*Exercise:* Answer with one number only, the count of lines in the material below that hold "simulation".
Segment Open
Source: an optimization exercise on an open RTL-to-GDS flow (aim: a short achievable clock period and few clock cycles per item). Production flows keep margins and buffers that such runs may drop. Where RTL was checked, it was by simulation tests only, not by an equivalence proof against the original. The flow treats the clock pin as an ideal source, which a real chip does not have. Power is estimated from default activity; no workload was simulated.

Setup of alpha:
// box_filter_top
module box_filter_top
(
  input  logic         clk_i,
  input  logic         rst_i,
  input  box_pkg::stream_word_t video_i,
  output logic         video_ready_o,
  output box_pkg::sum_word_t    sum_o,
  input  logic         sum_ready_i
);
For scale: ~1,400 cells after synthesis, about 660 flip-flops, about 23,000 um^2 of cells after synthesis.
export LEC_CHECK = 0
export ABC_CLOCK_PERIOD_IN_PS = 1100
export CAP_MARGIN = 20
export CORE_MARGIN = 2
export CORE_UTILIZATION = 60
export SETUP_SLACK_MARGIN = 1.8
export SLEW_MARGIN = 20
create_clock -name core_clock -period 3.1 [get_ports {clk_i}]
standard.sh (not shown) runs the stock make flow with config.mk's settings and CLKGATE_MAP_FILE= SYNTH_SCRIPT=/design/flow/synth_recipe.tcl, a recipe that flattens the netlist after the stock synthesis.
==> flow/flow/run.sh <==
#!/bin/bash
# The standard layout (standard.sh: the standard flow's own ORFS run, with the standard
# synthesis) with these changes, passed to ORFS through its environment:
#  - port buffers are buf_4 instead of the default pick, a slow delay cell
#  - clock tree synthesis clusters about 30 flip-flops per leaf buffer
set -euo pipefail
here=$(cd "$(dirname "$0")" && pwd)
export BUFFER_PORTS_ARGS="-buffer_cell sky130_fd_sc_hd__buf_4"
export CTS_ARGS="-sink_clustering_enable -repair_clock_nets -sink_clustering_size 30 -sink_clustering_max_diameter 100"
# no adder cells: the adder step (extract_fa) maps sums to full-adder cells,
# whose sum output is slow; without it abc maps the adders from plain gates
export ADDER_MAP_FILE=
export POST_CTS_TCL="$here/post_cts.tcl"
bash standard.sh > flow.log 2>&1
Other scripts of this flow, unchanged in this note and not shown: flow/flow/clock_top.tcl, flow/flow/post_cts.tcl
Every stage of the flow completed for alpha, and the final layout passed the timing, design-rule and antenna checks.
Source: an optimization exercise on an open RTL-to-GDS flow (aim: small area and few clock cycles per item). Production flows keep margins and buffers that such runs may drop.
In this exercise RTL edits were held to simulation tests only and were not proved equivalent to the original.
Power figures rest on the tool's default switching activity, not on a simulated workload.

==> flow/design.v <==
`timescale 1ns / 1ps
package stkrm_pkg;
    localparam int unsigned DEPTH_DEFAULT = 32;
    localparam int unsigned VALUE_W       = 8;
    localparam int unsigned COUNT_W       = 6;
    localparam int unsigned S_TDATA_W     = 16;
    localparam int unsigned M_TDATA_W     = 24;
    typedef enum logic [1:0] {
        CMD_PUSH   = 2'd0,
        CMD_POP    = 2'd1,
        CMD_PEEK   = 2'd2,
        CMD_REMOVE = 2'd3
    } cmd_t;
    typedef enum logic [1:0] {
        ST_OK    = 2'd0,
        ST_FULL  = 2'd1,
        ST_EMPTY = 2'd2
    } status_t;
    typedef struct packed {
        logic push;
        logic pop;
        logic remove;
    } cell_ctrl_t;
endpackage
Segment Closed
Segment Open
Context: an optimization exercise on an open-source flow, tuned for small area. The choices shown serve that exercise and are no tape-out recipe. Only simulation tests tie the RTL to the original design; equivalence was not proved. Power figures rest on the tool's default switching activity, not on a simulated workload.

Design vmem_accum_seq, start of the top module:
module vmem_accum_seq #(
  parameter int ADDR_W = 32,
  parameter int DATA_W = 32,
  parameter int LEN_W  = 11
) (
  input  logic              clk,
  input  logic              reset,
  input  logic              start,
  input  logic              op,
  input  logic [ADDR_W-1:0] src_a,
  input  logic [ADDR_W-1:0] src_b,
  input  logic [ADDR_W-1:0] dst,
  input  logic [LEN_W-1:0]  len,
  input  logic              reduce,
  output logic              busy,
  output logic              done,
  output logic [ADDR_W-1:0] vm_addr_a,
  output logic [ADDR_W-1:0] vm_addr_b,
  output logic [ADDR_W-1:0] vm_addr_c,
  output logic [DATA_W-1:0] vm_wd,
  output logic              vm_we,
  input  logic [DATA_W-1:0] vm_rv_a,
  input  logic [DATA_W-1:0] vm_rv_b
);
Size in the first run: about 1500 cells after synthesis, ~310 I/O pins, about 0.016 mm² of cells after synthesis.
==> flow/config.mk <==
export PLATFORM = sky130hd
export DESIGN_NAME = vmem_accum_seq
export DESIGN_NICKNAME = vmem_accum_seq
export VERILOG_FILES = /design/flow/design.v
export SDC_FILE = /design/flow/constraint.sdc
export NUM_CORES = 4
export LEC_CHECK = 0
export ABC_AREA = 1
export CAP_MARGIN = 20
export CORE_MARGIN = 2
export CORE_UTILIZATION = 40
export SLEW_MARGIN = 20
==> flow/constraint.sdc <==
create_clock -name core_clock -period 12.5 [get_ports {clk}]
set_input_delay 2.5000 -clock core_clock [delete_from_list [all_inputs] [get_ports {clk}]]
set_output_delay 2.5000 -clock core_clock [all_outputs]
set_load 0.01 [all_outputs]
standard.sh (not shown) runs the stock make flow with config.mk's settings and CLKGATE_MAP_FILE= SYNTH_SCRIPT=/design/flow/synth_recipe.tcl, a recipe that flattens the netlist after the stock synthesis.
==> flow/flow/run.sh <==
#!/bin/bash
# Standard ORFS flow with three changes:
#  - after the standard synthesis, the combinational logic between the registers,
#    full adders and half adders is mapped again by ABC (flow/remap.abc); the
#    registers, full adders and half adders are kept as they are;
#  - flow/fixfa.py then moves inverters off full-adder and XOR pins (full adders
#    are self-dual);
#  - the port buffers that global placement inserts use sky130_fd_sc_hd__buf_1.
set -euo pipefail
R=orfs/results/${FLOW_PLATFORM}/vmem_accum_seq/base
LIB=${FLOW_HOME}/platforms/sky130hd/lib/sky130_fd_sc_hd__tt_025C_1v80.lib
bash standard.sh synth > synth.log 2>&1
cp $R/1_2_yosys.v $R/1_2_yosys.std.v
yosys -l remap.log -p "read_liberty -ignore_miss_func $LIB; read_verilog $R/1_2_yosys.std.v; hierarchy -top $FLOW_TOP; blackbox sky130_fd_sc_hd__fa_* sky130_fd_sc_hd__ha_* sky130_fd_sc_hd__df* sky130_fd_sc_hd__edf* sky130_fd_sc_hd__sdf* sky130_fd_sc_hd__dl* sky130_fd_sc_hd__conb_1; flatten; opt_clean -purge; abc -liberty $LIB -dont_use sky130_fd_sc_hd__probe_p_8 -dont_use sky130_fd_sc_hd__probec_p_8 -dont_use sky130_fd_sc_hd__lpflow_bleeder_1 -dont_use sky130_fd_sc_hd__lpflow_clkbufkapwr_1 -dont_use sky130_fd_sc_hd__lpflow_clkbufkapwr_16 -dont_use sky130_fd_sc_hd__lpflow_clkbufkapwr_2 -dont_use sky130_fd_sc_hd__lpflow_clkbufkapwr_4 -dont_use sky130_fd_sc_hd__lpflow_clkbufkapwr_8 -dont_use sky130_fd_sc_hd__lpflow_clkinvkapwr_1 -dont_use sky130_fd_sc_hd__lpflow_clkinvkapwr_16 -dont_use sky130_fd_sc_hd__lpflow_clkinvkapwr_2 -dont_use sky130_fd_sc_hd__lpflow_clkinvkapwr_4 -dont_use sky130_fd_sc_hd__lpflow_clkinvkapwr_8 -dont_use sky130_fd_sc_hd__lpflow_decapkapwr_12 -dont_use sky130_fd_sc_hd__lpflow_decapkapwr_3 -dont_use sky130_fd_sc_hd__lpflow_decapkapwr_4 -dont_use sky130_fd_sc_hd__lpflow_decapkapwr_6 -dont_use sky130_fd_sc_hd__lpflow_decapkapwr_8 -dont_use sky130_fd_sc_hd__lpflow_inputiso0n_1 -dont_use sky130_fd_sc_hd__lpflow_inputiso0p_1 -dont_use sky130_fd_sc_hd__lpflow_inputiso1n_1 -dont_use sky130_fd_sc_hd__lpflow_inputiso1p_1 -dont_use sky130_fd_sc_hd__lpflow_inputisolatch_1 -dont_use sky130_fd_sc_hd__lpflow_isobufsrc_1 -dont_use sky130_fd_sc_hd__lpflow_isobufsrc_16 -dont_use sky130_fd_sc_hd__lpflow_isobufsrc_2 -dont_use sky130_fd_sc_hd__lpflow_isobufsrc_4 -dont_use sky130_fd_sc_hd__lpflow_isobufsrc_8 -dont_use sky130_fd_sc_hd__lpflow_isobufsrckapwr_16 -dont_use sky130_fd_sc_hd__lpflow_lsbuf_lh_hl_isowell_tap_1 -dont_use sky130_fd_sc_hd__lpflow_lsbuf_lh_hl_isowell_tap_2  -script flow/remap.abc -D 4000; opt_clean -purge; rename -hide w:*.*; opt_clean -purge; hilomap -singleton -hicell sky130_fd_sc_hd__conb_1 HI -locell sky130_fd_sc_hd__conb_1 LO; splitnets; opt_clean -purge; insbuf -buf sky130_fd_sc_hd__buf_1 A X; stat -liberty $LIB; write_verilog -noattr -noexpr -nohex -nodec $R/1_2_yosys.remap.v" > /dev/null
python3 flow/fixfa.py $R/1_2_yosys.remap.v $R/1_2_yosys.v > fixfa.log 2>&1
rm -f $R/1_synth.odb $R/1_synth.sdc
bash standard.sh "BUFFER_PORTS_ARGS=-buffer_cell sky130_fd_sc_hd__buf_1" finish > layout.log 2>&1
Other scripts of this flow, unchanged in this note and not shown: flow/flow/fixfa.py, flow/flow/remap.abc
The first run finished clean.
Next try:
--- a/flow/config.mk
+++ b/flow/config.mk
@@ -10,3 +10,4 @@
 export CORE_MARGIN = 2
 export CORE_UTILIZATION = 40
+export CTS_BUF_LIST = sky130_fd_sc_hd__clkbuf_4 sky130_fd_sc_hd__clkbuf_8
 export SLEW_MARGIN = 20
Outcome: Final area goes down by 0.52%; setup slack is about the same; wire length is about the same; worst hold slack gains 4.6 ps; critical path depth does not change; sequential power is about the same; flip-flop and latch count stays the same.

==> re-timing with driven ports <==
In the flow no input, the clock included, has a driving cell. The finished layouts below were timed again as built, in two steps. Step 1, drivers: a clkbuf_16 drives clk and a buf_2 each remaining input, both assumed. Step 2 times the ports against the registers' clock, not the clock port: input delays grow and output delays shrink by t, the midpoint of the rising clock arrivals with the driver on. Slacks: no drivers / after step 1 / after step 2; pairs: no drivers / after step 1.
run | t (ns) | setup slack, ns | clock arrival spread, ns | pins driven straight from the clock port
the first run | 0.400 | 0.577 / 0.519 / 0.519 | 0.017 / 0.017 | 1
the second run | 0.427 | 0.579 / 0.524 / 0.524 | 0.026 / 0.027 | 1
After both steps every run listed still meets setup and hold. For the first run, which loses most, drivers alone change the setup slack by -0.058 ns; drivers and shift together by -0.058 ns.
Segment Closed
*Solution for this problem:* 3